Requirement: In the records below, find the line holding "nor3_1: 40 / 200" and the line holding "0.00110 | 0.000805 |". Set down both, with every line between them, exactly.
=== Begin Enclosure ===
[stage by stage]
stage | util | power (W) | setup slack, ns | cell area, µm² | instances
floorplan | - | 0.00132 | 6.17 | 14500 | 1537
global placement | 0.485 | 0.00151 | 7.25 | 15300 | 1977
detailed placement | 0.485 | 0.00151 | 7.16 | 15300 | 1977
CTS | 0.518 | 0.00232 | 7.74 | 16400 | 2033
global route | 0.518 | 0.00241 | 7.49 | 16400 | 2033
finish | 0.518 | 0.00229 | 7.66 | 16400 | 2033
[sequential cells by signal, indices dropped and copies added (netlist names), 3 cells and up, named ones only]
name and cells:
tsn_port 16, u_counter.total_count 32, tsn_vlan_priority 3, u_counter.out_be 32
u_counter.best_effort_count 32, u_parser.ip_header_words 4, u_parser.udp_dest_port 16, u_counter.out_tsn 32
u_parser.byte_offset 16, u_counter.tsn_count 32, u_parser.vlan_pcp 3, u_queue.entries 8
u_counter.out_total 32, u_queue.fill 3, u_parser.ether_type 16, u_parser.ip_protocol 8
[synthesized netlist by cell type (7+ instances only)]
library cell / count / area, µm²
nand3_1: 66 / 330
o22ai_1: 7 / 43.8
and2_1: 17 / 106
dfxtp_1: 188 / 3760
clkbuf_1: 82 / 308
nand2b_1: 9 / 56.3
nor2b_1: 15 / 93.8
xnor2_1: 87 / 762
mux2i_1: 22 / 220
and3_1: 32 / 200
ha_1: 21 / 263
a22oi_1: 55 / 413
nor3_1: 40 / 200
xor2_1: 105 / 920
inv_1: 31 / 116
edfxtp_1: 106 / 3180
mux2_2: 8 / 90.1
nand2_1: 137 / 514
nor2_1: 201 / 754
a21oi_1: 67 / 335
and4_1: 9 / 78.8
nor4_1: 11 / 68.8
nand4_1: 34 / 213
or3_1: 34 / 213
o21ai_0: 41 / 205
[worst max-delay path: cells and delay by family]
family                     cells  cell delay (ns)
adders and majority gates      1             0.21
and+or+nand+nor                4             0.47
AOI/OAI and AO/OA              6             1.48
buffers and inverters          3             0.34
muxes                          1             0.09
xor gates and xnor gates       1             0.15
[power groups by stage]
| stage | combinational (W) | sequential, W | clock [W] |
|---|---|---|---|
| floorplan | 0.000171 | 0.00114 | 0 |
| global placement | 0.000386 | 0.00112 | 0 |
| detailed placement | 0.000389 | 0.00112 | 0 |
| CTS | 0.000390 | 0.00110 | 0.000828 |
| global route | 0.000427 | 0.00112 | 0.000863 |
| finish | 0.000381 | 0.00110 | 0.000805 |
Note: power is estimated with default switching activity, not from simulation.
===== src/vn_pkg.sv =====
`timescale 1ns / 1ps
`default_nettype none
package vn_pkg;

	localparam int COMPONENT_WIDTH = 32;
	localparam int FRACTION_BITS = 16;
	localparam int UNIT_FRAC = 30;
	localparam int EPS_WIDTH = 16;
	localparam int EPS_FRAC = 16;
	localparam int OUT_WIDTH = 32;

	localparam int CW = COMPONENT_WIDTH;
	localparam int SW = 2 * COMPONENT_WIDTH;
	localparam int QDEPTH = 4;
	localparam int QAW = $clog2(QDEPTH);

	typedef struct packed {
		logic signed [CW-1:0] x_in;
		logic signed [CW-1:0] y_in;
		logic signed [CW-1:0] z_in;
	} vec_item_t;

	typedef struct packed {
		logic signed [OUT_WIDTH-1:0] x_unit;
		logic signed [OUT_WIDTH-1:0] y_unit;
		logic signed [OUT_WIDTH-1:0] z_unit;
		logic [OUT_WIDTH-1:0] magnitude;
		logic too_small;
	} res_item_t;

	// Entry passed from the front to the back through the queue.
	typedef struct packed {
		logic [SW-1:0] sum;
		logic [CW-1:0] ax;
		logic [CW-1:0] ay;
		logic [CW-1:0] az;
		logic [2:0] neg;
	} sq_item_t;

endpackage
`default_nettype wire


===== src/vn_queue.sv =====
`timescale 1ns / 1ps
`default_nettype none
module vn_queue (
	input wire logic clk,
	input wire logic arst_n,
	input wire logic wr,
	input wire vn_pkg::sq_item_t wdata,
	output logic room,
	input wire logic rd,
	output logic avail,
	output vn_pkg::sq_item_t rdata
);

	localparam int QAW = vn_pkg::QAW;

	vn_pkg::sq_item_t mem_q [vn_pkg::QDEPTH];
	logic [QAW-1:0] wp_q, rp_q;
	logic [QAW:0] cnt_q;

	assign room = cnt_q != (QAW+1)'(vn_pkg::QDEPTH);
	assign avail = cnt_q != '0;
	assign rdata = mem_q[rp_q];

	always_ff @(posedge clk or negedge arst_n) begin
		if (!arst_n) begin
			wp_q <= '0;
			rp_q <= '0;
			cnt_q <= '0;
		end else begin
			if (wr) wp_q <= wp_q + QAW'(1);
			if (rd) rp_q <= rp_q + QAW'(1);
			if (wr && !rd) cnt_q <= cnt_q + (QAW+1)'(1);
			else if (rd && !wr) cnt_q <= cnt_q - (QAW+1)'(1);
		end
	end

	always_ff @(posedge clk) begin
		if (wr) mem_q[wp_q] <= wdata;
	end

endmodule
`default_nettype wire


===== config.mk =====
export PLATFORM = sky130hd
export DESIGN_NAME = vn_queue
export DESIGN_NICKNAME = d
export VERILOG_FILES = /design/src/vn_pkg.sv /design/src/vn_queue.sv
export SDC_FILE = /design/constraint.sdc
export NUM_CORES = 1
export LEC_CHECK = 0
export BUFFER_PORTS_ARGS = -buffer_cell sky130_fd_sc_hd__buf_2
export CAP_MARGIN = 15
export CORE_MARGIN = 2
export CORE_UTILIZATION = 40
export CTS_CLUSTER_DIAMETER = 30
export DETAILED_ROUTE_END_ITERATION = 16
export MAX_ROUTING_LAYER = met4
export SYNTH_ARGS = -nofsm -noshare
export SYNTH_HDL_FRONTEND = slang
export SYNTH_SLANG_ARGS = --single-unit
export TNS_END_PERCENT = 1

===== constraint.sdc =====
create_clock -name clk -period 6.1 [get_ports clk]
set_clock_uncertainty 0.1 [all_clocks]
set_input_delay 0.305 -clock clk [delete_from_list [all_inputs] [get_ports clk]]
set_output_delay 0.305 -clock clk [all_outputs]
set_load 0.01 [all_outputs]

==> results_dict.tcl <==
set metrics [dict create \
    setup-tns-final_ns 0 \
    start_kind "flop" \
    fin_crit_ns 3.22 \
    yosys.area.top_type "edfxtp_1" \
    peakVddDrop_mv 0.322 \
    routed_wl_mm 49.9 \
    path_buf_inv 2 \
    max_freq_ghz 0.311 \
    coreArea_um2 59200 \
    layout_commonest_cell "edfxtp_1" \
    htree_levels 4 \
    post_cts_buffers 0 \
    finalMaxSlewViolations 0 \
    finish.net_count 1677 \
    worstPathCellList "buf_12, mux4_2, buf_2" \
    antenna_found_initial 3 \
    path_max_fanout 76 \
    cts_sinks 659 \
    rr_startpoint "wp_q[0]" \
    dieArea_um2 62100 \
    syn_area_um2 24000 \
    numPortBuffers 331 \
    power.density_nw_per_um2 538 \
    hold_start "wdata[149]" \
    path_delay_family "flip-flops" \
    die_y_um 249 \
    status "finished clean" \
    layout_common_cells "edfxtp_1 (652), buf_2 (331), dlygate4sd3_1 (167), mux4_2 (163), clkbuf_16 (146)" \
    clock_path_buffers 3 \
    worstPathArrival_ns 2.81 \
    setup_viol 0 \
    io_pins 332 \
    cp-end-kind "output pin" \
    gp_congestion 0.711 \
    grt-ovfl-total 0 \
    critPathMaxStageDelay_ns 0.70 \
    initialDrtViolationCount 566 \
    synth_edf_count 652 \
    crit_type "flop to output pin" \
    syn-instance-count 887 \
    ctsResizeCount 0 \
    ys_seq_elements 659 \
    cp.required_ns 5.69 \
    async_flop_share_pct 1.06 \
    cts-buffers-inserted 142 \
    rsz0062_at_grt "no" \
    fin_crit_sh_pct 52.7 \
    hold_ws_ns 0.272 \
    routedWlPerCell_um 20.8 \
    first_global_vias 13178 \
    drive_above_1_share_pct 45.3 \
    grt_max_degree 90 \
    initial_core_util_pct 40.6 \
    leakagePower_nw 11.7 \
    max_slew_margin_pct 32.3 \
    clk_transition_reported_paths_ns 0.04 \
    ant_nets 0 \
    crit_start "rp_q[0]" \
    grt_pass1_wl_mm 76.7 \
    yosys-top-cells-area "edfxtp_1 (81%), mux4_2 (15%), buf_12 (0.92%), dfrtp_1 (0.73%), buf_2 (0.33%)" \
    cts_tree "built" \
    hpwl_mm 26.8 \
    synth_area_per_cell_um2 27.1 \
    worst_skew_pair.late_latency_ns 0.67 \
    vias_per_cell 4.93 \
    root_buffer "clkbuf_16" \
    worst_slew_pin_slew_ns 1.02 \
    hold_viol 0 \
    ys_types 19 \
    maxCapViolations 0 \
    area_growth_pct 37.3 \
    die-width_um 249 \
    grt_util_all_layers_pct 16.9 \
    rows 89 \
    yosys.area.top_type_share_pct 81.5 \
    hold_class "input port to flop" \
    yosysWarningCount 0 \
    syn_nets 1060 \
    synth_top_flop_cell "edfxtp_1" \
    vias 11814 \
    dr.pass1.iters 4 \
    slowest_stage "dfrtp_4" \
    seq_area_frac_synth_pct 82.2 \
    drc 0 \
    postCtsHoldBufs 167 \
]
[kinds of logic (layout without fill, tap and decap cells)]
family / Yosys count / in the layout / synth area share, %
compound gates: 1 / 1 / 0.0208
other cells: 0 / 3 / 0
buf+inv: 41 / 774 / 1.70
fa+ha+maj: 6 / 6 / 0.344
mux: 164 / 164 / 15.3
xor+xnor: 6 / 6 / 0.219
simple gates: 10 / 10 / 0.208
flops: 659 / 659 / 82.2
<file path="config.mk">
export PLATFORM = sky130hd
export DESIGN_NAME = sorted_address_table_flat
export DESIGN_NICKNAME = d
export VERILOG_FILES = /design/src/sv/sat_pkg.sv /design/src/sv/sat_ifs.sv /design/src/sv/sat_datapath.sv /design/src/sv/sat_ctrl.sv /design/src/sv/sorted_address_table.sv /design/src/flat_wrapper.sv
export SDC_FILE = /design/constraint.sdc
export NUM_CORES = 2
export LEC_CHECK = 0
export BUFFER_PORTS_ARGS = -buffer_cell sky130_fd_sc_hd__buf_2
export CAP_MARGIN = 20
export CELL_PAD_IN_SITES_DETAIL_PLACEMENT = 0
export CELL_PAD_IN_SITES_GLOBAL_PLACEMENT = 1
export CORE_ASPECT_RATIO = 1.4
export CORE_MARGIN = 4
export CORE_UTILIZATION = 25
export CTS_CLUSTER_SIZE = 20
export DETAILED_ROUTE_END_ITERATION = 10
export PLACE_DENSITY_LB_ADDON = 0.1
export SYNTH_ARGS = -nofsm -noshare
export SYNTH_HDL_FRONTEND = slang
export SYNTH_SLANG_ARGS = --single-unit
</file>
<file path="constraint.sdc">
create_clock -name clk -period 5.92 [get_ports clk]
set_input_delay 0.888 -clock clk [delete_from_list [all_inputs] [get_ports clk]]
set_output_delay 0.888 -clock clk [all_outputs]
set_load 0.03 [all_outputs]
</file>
=== End Enclosure ===
Task answer:
nor3_1: 40 / 200
xor2_1: 105 / 920
inv_1: 31 / 116
edfxtp_1: 106 / 3180
mux2_2: 8 / 90.1
nand2_1: 137 / 514
nor2_1: 201 / 754
a21oi_1: 67 / 335
and4_1: 9 / 78.8
nor4_1: 11 / 68.8
nand4_1: 34 / 213
or3_1: 34 / 213
o21ai_0: 41 / 205
[worst max-delay path: cells and delay by family]
family                     cells  cell delay (ns)
adders and majority gates      1             0.21
and+or+nand+nor                4             0.47
AOI/OAI and AO/OA              6             1.48
buffers and inverters          3             0.34
muxes                          1             0.09
xor gates and xnor gates       1             0.15
[power groups by stage]
| stage | combinational (W) | sequential, W | clock [W] |
|---|---|---|---|
| floorplan | 0.000171 | 0.00114 | 0 |
| global placement | 0.000386 | 0.00112 | 0 |
| detailed placement | 0.000389 | 0.00112 | 0 |
| CTS | 0.000390 | 0.00110 | 0.000828 |
| global route | 0.000427 | 0.00112 | 0.000863 |
| finish | 0.000381 | 0.00110 | 0.000805 |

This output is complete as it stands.